- **Exercise goal**: In the data that follows, give the number of lines containing the word "inverters". Offer no additional comment.

- **Given records**:
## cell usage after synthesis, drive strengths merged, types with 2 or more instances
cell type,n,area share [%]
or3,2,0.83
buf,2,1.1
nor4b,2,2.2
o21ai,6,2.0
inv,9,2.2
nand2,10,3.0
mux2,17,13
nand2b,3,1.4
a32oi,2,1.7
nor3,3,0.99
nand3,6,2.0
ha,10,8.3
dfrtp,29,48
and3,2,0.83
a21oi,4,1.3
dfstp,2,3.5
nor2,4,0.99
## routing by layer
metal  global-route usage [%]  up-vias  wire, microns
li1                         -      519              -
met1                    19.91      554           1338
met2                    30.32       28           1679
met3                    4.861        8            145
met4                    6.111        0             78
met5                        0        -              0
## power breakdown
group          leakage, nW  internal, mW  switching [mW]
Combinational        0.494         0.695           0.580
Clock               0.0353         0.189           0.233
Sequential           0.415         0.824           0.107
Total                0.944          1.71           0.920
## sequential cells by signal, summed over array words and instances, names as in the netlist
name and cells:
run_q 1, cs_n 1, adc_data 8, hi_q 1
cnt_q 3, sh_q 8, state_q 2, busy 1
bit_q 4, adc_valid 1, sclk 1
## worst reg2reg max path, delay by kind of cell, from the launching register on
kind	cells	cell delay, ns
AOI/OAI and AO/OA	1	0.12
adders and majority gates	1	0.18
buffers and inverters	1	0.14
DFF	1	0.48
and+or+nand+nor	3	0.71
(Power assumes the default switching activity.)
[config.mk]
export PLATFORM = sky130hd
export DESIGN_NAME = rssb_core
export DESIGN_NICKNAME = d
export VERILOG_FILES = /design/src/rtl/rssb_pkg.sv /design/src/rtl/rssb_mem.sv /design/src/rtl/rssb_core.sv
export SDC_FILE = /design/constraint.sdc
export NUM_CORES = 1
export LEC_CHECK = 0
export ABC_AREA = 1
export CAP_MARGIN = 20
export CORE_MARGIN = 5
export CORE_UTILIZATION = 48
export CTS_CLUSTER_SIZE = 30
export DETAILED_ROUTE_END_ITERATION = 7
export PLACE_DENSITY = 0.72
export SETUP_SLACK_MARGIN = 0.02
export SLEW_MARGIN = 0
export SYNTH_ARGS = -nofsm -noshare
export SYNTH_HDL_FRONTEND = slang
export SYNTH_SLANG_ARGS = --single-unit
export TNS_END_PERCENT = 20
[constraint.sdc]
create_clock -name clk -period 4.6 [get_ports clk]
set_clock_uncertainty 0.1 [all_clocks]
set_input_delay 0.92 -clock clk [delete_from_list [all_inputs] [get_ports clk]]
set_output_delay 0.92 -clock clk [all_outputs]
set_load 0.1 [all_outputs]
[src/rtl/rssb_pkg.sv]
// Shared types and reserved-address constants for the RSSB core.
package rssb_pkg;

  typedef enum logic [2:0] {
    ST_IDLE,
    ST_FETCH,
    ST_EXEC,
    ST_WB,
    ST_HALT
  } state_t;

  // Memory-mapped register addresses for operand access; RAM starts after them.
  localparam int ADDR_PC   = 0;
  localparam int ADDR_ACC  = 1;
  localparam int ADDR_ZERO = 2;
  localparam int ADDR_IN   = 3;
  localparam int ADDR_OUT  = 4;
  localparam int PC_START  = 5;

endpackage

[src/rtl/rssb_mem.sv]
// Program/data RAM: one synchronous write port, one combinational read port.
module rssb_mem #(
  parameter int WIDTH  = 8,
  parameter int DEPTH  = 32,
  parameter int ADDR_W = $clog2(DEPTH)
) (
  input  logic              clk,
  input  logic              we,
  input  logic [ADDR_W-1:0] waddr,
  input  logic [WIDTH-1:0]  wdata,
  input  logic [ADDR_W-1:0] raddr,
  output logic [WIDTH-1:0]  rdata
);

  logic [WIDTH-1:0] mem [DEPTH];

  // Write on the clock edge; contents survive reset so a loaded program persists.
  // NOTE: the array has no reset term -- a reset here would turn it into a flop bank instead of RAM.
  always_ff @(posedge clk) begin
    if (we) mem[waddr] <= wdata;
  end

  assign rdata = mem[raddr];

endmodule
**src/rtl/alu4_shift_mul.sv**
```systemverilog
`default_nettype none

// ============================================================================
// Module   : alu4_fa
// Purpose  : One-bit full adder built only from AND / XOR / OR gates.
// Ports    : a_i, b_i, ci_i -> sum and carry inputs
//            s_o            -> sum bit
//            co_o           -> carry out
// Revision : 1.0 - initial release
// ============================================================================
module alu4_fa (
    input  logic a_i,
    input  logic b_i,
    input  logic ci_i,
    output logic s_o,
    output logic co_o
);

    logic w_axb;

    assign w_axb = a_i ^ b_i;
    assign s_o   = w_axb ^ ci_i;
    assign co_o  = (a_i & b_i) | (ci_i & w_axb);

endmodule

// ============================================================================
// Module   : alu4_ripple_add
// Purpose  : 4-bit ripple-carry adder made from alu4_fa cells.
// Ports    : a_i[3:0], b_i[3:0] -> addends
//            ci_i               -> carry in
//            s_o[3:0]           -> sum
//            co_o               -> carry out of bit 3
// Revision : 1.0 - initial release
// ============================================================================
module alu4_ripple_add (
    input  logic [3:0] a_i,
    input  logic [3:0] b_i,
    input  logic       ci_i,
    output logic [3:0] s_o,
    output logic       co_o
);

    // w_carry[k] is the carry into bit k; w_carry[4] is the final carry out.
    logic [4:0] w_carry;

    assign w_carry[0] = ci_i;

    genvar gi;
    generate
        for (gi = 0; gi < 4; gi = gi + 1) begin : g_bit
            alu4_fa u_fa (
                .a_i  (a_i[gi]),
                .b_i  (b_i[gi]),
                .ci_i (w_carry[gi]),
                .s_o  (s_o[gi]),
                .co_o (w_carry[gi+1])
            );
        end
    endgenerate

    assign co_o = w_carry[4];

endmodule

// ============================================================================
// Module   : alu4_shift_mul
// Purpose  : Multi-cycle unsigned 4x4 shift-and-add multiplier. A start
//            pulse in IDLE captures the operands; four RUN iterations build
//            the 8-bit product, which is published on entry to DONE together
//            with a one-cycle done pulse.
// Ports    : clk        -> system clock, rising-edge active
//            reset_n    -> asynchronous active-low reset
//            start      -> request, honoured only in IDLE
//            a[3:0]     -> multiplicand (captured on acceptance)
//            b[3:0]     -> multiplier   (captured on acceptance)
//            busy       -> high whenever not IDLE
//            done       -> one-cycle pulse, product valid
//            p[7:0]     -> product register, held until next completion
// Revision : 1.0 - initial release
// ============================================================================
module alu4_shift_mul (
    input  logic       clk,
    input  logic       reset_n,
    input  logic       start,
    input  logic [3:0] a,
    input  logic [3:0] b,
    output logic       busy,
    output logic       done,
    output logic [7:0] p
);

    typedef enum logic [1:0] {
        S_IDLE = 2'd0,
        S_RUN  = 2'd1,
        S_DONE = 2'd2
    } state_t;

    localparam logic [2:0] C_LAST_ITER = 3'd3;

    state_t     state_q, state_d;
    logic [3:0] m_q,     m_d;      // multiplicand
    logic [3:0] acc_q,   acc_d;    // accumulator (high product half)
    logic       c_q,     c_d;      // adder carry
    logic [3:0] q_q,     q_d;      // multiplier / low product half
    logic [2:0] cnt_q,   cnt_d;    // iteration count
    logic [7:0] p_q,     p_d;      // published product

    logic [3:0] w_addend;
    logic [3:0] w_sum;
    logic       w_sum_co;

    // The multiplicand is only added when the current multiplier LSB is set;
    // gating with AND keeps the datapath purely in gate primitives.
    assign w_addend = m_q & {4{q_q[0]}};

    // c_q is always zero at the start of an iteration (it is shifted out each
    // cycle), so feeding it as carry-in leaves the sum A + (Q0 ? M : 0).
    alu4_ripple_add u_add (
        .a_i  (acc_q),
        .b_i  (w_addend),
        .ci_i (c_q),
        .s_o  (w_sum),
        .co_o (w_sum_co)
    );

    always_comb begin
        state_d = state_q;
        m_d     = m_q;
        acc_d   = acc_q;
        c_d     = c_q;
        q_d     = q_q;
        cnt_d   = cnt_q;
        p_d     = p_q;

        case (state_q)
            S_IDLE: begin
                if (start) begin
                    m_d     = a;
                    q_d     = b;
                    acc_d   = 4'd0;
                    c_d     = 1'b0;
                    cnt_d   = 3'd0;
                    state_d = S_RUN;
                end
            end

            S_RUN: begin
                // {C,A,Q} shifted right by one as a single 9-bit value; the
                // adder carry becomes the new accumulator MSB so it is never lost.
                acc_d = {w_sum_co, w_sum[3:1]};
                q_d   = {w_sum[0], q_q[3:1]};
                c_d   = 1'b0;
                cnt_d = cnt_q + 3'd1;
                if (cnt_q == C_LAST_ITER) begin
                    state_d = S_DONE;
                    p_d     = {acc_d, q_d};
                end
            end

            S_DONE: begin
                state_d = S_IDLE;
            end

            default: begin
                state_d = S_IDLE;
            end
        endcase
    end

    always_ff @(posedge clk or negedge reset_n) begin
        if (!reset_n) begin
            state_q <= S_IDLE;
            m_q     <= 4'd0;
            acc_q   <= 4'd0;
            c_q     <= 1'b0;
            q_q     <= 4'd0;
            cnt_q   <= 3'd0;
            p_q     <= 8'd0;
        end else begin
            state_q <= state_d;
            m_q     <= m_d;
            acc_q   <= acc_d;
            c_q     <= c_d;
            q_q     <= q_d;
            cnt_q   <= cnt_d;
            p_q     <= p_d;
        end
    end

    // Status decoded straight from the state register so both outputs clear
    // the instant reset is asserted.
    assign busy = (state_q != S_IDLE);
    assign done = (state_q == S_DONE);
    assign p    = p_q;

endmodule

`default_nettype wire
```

--

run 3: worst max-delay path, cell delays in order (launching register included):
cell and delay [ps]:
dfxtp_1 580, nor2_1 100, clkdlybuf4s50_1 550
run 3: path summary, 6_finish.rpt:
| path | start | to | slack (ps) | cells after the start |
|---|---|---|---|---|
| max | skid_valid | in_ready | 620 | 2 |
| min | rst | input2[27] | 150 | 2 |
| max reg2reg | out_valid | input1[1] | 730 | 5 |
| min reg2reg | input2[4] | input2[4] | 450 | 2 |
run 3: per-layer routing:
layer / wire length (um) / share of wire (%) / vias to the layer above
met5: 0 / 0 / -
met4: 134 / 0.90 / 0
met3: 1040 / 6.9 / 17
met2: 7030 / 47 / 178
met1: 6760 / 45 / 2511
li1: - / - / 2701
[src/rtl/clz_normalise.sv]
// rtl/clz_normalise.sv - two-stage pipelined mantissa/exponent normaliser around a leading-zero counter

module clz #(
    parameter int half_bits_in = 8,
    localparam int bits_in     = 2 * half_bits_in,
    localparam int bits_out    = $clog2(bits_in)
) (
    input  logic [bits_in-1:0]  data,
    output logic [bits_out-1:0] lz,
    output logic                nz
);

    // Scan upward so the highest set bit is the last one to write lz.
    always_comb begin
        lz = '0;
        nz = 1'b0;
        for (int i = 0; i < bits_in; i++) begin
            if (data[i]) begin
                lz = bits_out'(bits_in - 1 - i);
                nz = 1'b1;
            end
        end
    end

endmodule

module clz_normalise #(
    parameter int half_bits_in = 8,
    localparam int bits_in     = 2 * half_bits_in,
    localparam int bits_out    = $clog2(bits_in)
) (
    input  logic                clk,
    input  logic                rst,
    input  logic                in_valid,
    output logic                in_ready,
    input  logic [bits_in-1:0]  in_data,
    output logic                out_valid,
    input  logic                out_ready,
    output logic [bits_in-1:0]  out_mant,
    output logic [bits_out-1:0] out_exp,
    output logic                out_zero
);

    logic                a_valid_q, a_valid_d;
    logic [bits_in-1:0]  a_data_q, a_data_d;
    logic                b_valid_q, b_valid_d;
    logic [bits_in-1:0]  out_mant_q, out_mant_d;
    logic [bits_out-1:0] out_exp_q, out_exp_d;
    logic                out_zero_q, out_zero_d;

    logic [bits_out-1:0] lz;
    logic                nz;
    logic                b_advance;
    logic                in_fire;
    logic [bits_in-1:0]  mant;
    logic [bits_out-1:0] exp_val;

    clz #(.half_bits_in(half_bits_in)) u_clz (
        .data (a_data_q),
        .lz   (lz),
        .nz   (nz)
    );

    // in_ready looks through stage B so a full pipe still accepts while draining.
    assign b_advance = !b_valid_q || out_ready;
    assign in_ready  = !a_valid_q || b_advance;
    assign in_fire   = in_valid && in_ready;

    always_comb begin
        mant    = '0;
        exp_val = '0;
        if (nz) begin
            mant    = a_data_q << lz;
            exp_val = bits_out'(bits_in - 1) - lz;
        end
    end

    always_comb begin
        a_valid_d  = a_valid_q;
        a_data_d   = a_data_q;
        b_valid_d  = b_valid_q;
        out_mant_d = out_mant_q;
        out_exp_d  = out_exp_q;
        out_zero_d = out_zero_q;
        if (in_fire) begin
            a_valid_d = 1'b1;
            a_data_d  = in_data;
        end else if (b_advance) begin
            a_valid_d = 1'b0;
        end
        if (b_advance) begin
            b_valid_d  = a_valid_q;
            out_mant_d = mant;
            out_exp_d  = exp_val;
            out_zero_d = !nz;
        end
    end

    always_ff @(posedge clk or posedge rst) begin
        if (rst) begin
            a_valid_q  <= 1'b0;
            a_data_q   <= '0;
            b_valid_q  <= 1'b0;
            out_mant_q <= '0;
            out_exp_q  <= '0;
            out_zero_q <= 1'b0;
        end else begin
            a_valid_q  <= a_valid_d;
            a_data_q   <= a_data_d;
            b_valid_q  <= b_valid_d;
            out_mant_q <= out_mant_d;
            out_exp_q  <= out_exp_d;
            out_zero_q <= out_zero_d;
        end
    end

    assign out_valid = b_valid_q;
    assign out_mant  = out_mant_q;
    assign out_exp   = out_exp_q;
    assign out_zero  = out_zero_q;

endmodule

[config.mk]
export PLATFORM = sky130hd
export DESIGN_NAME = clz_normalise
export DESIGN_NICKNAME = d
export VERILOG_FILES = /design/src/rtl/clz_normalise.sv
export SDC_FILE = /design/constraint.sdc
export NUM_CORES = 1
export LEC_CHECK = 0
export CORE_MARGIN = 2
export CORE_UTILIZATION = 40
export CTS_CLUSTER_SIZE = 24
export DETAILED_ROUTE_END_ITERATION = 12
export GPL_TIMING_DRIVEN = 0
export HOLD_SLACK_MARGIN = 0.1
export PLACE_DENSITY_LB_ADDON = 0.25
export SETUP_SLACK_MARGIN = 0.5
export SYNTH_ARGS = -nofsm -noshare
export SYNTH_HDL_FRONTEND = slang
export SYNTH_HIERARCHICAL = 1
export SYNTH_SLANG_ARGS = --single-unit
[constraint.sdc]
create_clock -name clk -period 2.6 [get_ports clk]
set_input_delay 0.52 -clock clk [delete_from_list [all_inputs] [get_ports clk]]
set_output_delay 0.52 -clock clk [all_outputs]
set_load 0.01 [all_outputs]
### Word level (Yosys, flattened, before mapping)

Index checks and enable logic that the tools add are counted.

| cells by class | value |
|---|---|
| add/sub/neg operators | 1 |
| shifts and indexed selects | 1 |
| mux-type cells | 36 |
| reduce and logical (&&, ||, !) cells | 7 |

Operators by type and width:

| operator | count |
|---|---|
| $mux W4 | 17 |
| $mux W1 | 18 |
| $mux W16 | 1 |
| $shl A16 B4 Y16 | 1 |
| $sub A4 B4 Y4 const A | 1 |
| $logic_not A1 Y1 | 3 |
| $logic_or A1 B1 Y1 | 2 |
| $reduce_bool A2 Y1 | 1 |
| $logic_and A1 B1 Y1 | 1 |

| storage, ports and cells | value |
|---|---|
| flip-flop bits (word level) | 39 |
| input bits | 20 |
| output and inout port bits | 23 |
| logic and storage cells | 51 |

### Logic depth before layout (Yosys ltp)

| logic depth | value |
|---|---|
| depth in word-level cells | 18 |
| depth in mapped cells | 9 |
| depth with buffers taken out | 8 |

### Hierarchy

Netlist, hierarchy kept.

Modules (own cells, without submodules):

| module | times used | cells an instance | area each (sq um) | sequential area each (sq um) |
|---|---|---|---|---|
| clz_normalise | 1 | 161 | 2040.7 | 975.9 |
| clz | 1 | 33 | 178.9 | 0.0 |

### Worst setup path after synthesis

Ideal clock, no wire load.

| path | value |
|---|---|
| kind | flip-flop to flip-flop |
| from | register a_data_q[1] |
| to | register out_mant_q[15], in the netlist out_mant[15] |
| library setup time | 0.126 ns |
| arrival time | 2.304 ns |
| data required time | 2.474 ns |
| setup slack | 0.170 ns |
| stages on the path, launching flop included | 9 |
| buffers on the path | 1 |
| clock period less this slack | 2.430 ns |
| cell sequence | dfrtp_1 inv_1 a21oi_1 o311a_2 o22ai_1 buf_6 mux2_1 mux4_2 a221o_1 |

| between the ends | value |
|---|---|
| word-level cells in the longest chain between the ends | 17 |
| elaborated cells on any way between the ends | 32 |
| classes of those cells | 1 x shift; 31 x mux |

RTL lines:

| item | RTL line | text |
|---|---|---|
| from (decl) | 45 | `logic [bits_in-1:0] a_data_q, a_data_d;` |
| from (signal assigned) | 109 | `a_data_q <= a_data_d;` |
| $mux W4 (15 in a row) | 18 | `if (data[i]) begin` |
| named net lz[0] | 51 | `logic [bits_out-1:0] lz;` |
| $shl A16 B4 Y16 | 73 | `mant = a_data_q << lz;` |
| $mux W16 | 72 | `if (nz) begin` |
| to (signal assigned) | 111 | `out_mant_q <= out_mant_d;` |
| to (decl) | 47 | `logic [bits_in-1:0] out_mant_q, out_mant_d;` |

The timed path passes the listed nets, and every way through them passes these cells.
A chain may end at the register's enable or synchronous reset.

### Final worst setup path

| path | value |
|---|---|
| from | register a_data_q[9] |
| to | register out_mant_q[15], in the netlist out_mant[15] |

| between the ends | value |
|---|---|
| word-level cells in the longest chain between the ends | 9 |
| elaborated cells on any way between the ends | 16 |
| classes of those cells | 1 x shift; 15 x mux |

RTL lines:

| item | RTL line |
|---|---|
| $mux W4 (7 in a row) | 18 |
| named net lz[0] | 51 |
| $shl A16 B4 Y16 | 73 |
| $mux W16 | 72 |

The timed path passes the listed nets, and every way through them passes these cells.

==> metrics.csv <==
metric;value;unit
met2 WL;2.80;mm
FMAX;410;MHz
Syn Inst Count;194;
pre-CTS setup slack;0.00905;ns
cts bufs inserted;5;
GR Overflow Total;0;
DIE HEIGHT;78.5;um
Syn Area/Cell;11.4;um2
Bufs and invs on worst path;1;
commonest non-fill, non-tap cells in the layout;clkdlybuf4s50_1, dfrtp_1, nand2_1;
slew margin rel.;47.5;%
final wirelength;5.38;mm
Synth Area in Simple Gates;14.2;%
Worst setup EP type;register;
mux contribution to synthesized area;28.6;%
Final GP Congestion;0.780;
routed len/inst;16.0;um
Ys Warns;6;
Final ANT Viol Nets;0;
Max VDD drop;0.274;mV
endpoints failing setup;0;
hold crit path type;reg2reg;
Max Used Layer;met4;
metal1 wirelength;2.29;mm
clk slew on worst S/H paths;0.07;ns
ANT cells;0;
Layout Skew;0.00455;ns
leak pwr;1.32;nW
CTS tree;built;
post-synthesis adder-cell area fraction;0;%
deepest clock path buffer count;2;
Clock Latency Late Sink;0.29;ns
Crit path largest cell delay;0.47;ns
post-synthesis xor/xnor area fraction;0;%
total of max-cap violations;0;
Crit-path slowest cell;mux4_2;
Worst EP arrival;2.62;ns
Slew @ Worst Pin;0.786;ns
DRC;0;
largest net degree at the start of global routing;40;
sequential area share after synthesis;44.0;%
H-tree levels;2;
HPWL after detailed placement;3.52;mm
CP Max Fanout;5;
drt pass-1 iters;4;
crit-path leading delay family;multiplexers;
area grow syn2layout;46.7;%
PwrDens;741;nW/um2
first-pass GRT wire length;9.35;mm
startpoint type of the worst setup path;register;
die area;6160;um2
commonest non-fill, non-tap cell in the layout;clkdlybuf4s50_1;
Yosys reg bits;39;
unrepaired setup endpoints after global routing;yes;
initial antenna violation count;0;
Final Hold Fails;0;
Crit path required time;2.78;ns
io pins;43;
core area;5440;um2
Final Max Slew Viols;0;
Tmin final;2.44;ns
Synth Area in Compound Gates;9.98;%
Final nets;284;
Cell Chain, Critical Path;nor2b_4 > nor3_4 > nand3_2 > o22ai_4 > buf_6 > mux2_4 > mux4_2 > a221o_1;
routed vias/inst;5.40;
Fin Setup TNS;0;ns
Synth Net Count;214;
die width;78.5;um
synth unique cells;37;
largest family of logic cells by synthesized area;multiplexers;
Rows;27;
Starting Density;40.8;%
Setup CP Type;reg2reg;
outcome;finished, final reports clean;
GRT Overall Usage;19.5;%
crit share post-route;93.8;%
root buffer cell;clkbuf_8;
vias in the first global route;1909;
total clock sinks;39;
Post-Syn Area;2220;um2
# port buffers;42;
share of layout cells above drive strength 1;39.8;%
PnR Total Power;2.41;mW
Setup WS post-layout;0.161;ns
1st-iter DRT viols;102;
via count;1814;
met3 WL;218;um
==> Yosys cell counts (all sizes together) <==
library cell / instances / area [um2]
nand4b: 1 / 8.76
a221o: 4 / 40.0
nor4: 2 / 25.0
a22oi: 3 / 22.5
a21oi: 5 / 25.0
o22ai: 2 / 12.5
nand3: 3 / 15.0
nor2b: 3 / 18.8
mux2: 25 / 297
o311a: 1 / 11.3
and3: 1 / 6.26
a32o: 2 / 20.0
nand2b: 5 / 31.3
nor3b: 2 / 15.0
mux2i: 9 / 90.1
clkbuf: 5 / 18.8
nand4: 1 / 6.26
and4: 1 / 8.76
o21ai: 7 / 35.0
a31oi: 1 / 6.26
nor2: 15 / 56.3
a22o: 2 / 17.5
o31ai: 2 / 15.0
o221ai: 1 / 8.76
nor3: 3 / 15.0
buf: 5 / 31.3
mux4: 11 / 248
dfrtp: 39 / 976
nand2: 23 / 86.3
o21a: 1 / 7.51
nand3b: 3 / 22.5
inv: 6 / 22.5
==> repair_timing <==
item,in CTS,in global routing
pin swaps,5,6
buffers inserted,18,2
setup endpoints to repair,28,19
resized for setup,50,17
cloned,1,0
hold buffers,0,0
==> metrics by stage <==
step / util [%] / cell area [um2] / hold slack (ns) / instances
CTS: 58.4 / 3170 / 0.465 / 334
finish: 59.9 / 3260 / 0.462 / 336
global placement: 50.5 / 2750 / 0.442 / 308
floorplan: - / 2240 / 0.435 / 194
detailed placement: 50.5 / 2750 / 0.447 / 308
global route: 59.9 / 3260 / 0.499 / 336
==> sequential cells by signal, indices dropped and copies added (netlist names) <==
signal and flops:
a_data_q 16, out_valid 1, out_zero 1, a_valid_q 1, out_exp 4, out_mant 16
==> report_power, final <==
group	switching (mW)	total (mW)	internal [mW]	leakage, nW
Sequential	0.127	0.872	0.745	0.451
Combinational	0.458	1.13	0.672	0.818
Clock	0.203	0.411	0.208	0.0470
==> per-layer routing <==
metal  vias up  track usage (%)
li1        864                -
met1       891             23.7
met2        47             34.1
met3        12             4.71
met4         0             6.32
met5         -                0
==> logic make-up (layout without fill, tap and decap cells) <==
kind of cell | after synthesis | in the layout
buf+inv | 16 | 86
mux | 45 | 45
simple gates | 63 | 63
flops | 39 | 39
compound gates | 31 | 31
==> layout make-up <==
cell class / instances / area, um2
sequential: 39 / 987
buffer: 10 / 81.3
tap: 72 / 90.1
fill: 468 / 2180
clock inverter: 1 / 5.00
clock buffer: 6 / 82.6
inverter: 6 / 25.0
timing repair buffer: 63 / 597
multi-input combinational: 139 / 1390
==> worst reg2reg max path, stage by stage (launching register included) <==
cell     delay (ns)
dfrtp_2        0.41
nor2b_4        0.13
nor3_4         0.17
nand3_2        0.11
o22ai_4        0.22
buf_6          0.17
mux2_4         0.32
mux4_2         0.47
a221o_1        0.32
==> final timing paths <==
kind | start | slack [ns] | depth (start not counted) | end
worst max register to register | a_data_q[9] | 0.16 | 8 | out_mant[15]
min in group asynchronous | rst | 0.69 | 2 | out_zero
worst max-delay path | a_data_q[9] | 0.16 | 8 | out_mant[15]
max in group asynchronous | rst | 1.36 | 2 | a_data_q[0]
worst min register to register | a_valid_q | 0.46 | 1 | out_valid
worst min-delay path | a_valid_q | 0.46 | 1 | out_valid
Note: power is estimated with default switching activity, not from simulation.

...

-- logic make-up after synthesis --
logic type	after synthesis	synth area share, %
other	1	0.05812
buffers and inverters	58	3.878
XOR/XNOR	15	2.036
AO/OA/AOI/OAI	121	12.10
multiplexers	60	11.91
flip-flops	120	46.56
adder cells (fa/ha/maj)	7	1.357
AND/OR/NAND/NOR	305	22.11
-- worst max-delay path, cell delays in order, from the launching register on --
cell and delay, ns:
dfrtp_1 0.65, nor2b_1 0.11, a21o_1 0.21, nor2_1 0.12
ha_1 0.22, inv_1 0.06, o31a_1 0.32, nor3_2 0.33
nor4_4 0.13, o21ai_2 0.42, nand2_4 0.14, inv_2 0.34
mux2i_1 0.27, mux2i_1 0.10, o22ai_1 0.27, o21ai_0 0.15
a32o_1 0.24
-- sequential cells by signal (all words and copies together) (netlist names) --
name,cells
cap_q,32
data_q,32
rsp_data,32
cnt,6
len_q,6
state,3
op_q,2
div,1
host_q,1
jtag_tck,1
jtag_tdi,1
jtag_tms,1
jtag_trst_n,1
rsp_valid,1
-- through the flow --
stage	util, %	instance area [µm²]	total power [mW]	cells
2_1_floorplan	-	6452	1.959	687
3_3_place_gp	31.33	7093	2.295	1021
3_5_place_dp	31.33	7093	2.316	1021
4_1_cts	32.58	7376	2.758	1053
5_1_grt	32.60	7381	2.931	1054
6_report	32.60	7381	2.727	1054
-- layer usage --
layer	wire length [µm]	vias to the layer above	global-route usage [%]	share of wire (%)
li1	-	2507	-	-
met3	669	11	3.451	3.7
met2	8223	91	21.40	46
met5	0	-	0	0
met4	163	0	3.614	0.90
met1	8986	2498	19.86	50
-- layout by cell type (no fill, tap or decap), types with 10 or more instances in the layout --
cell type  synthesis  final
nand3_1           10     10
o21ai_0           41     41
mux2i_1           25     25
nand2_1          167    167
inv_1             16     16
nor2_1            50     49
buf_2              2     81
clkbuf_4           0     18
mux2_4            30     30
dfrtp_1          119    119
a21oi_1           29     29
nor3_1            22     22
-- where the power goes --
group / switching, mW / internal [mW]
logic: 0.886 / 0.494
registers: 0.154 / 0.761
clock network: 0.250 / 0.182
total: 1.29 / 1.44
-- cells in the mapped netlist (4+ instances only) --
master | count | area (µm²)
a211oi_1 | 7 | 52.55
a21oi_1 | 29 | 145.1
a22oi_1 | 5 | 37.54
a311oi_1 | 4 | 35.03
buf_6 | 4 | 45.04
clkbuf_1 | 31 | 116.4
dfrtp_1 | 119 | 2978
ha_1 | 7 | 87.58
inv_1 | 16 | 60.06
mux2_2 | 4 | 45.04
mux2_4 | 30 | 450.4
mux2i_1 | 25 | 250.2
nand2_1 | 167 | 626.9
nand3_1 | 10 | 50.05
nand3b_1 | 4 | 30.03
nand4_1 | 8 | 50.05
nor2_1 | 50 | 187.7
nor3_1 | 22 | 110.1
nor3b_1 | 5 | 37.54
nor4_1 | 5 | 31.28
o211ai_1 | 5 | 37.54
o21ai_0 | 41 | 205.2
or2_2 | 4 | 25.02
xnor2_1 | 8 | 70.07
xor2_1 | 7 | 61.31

- **Finished exercise**: 2